Structure and function of mitochondria: their organization and disorders.

In this lecture, recent advances in studies on the structure and function of mitochondria were reviewed. In particular, in order to understand the etiology of mitochondrial myopathies, the mechanism of the biogenesis of the mitochondrial structure with proteins synthesized in mitochondria and in the cytoplasm was discussed; namely, how proteins encoded by mitochondrial DNA are biosynthesized, and how nuclealy encoded proteins are targeted into the appropriate compartments inside the mitochondria. Recent advances in mitochondriology have made it possible to isolate and purify the enzyme complexes and their subunits, which are involved in mitochondrial oxidative phosphorylation. Immunochemical analyses using a specific antibody against each complex or subunit enabled us to detect defects in individual subunits in mitochondria isolated from a small amount of biopsied material.

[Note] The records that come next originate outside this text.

**src/rtl/dpr_sqrt_cell.sv**
```systemverilog
// One cell of the square root chain: settles one result bit per cell.
`timescale 1ns / 1ps
module dpr_sqrt_cell #(
  parameter int SUM_W  = 70,
  parameter int ROOT_W = 34,
  parameter int BIT    = 0,
  parameter int SIDE_W = 8
) (
  input  logic              clk,
  input  logic              rst,
  input  logic              en,
  input  logic              in_valid,
  input  logic [SUM_W-1:0]  in_sum,
  input  logic [ROOT_W-1:0] in_root,
  input  logic [SUM_W-1:0]  in_root_sq,
  input  logic [SIDE_W-1:0] in_side,
  output logic              out_valid,
  output logic [SUM_W-1:0]  out_sum,
  output logic [ROOT_W-1:0] out_root,
  output logic [SUM_W-1:0]  out_root_sq,
  output logic [SIDE_W-1:0] out_side
);
  logic [SUM_W-1:0] cand_sq;
  logic             take;

  // (r + 2^b)^2 = r^2 + r*2^(b+1) + 2^(2b)
  assign cand_sq = in_root_sq + (SUM_W'(in_root) << (BIT + 1)) + (SUM_W'(1) << (2 * BIT));
  assign take    = (cand_sq <= in_sum);

  always_ff @(posedge clk) begin
    if (rst) begin
      out_valid <= 1'b0;
    end else if (en) begin
      out_valid <= in_valid;
    end
  end

  always_ff @(posedge clk) begin
    if (en) begin
      out_sum     <= in_sum;
      out_side    <= in_side;
      out_root    <= take ? (in_root | (ROOT_W'(1) << BIT)) : in_root;
      out_root_sq <= take ? cand_sq : in_root_sq;
    end
  end
endmodule

```
**config.mk**
```make
export PLATFORM = sky130hd
export DESIGN_NAME = dpr_sqrt_cell
export DESIGN_NICKNAME = d
export VERILOG_FILES = /design/src/rtl/dpr_sqrt_cell.sv
export SDC_FILE = /design/constraint.sdc
export NUM_CORES = 1
export LEC_CHECK = 0
export BUFFER_PORTS_ARGS = -buffer_cell sky130_fd_sc_hd__clkbuf_2
export CORE_ASPECT_RATIO = 1.1
export CORE_UTILIZATION = 30
export DETAILED_ROUTE_END_ITERATION = 10
export PLACE_DENSITY = 0.62
export SLEW_MARGIN = 5
export SYNTH_ARGS = -nofsm -noshare
export SYNTH_HDL_FRONTEND = slang
export SYNTH_SLANG_ARGS = --single-unit
```
**constraint.sdc**
```tcl
create_clock -name clk -period 6.2 [get_ports clk]
set_input_delay 0.62 -clock clk [delete_from_list [all_inputs] [get_ports clk]]
set_output_delay 0.62 -clock clk [all_outputs]
set_load 0.05 [all_outputs]
```
==> reports/qor.csv, run 1 <==
metric;value;unit
CP arrival;5740;ps
Min-Delay Path Class;primary input to flip-flop;
critical path startpoint;in_root_sq[0];
setup bufs post-CTS;0;
Mapped Cells;971;
Rows;73;
Clock Path Buffers;2;
Horiz. Die Dim;186.5;µm
Combinational Power Share;31.7;%
sequential share of the synthesized area;48.81;%
Max Freq;181.1;MHz
worst r2r src;out_valid$_SDFFE_PP0P_;
vias in the first global route;8910;
total CTS buffers;17;
Hold Buf Count CTS;0;
cell area after layout;14320;µm²
I/O Pins;369;
total negative slack;0;ps
Vias;8901;
initial antenna violation count;4;
overall global routing resource usage;17.85;%
ys async rst share;0;%
Placed Area;13760;µm²
CP endpoint kind;flip-flop;
Inst Count DP;1827;
Skew-Pair Late Insertion Delay;470;ps
grt total ovfl;0;
skew final;0;ps
Core Footprint;36540;µm²
final worst slack;678.6;ps
Via density;4.783;
switching pwr;1.401;mW
register-to-register setup slack;5610;ps
RSZ-0062 raised after global routing;false;
sw frac;36.77;%
CTS tree;built;
Main synth FF type;edfxtp_1;
H-tree Lvls;4;
drt wl/cell;18.17;µm
final worst path period need;5521;ps
FF-to-FF End;out_valid$_SDFFE_PP0P_;
Root Driver;clkbuf_16;
Synth Net Count;1262;
grt met3 use;4.917;%
Worst Path Required;6420;ps
worst hold slack;295.8;ps
crit path to;out_root_sq[66]$_DFFE_PP_;
Post-Place Worst Slack;226.2;ps
Reg clk slew, reported paths;70;ps
outcome;finished, final reports clean;
VDD IR max;0.1987;mV
met2 Resource Use GR;31.25;%
Final Power;3.808;mW
Routed Wire Length;33810;µm
Max FO, Critical Path;33;
fill cell count;3671;
Non-Filler Instances;1861;
ANT nets after route;0;
first-pass GRT wire length;51000;µm
Post-Syn Area;11240;µm²
max-cap violations;0;
Layout Nets;1650;
Mean Syn Cell Area;11.57;µm²
largest net degree at the start of global routing;65;
pwr dens;265.9;nW/µm²
Flop pwr share;40.3;%
Final Max Slew Viols;0;
# clock sinks;183;
number of synthesis warnings;0;
Area Overhead vs Synth;27.47;%
post-synthesis sequential element count;183;
P_leak;6.399;nW
Final Util;39.21;%
Post-DP HPWL;27730;µm
R2R depth;2;
CP Launch Type;primary input;
Resized Gates After CTS;0;
Initial DRC Count;407;
final number of hold-violating endpoints;0;
initial core utilization;30.76;%
Die Ht;205.0;µm
clock network fraction of total power;28.0;%
DRC Markers;0;
Setup CP Type;primary input to flip-flop;
Netlist cell types;77;
GR Layer Usage met1;21.13;%
full die area;38240;µm²
DR pass1 iterations;5;
Int Pwr;2.408;mW
routability congestion estimate;0.8176;
Post-synth EDFFs;182;
worst-margin pin slew;830.3;ps
final setup fails;0;
GR peak layer;met2;
Rel. slew slack;44.65;%
share of cells above drive strength 1;36.01;%
period utilization;89.05;%
IO buf count;368;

Several examples of molecular defects revealed by these methods in patients with mitochondrial myopathies were presented, and the principles of their therapy are discussed on the basis of the pattern of the defect. Specific antibodies are also a powerful tool for the cloning of the human cDNAs for the subunits in the mitochondrial energy-transducing machinery. This approach will hopefully facilitate elucidation of the genetic defects underlying these disorders.